Ikuti Kami

Tolak Eksploitasi Alam di Pulau Dewata, PDI Perjuangan Serukan Pembangunan Berbasis Tri Hita Karana

Pembangunan Pulau Dewata harus dikembalikan pada kekuatan utamanya.

Tolak Eksploitasi Alam di Pulau Dewata, PDI Perjuangan Serukan Pembangunan Berbasis Tri Hita Karana
Sekjen PDI Perjuangan Hasto Kristiyanto.

Jakarta, Gesuri.id - Sekjen PDI Perjuangan Hasto Kristiyanto menyerukan agar paradigma pembangunan yang bersifat ekstraktif ditinggalkan dalam merancang masa depan Bali. 

Pembangunan Pulau Dewata harus dikembalikan pada kekuatan utamanya, yakni kebudayaan yang hidup, spiritualitas masyarakat serta kelestarian alam semesta.

Hasto menyampaikan hal tersebut merespons kembali wacana pembangunan Bandara Internasional Bali Utara dan berbagai proyek infrastruktur berskala besar yang berpotensi mengubah bentang sosial, ekonomi dan ekologis Bali.

Menurut Hasto, Ketua Umum PDI Perjuangan Megawati Soekarnoputri secara konsisten mengingatkan bahwa Bali bukan sekadar destinasi pariwisata ataupun ruang investasi. 

Bali merupakan sebuah kesatuan peradaban yang hubungan antara manusia, kebudayaan, spiritualitas dan alamnya tidak dapat dipisahkan.

Baca: Ini 3 Faktor yang Membuat Ganjar Pranowo Menjadi Capres Terkuat!

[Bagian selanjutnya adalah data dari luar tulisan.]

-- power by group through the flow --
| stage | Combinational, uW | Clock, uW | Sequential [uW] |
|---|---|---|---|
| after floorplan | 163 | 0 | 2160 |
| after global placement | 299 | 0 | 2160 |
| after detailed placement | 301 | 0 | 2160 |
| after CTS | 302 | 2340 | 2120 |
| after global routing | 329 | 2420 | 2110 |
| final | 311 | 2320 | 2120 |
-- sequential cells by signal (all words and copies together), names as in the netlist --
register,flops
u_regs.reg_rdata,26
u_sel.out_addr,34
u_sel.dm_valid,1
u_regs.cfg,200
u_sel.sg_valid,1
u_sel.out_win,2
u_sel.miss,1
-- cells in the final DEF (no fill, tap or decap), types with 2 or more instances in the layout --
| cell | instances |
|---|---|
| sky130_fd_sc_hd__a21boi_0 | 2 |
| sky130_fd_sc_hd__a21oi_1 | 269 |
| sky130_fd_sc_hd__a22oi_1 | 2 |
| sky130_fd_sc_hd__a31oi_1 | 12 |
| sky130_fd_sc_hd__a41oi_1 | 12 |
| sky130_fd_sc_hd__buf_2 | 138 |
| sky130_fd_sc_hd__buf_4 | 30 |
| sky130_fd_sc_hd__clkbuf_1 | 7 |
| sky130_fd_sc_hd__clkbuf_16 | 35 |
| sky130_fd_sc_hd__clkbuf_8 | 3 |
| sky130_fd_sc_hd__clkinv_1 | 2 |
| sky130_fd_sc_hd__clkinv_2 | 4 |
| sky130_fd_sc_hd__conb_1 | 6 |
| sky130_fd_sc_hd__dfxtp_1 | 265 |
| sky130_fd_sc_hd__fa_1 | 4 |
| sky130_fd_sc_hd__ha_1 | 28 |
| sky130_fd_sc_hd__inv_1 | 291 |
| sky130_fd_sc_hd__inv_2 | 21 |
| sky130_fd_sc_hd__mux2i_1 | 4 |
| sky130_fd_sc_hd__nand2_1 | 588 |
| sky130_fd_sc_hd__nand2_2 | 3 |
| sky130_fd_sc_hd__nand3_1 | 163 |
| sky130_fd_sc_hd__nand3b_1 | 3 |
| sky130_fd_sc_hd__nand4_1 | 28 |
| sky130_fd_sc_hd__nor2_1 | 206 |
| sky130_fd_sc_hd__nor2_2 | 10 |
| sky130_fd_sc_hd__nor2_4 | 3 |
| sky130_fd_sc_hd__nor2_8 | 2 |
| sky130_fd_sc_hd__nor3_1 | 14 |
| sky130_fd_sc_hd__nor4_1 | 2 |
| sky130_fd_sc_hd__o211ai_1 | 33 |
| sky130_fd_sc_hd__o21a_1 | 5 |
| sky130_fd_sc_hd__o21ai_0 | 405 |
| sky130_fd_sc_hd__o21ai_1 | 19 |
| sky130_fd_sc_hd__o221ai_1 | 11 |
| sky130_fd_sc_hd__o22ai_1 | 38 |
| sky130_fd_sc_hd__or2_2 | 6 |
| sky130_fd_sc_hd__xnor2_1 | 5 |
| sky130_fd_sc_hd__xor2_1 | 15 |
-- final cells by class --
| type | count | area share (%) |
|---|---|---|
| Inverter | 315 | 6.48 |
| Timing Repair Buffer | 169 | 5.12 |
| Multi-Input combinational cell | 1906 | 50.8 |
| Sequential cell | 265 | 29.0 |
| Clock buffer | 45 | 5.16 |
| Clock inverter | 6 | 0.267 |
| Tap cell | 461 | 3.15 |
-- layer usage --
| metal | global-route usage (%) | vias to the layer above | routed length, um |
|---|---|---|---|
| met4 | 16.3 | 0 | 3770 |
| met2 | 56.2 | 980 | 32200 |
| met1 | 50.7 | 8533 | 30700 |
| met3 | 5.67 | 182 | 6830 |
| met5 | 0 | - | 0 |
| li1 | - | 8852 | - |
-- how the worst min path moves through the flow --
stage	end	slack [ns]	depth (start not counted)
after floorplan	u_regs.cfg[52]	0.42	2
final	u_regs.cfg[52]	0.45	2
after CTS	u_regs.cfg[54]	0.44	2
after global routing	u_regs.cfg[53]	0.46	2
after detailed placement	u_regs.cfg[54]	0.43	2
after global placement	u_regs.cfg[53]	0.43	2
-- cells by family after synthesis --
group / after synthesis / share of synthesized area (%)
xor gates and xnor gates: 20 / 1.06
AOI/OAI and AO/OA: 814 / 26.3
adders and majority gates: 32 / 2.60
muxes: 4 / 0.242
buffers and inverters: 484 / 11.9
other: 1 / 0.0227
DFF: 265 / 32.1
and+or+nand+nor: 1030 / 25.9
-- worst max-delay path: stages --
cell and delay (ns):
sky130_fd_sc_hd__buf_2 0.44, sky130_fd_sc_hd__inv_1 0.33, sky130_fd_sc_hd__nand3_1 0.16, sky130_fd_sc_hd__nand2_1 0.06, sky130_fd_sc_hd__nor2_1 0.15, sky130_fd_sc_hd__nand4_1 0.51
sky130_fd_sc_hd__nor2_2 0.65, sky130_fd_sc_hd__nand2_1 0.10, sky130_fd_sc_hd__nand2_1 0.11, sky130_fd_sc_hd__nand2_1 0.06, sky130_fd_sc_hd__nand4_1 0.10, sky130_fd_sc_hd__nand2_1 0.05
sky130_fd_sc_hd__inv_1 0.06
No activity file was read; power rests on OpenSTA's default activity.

"Kekuatan Bali terletak pada kulturnya yang hidup, menyatu dengan kehidupan masyarakat dan menumbuhkan spiritualitas yang otentik. Atmosfer Bali menjadi khas justru karena kehidupan spiritual masyarakatnya menyatu dengan alam. Inilah yang harus kita jaga,” kata Hasto dalam rilisnya, Senin 31 Agustus 2026.

Atas dasar itu, menurutnya, pembangunan tidak boleh dilakukan dengan paradigma ekstraktif, yakni mengeksploitasi tanah, alam dan ruang hidup masyarakat untuk mengejar pertumbuhan ekonomi jangka pendek.

Pembangunan yang hanya menjadikan peningkatan investasi, jumlah wisatawan, pembangunan properti dan pertumbuhan ekonomi sebagai indikator keberhasilan berpotensi menimbulkan persoalan baru apabila tidak mempertimbangkan daya dukung lingkungan serta ketahanan kebudayaan masyarakat.

"Model pembangunan ekstraktif harus ditinggalkan. Jangan sampai tanah rakyat berpindah secara masif, alam mengalami tekanan, masyarakat lokal tersisih, sementara keuntungan ekonomi justru lebih banyak dinikmati pemodal besar. Pembangunan harus menempatkan rakyat Bali sebagai subjek utama," tegas Hasto.

Dalam konteks tersebut, Hasto mengatakan kekhawatiran Megawati terhadap rencana pembangunan Bandara Bali Utara harus dipahami sebagai bentuk tanggung jawab untuk menjaga masa depan Bali.

Menurutnya, proyek bandara internasional bukan hanya persoalan membangun landasan pacu dan terminal. 

Kehadiran sebuah bandara berskala internasional akan membawa konsekuensi terhadap tata ruang di sekitarnya.

"Bandara akan diikuti jalan, hotel, properti, pusat komersial dan berbagai infrastruktur pariwisata. Kemudian terjadi peningkatan kebutuhan tanah dan sumber daya lainnya. Kalau tidak dikendalikan sejak awal, perubahan itu dapat berlangsung sangat cepat dan mengubah karakter kawasan," ujarnya.

Hasto mengatakan tanah di Bali mempunyai dimensi yang jauh melampaui nilai ekonominya. 

Tanah berkaitan dengan keluarga, desa adat, pura, pertanian, sistem sosial, ritual hingga hubungan manusia dengan alam. 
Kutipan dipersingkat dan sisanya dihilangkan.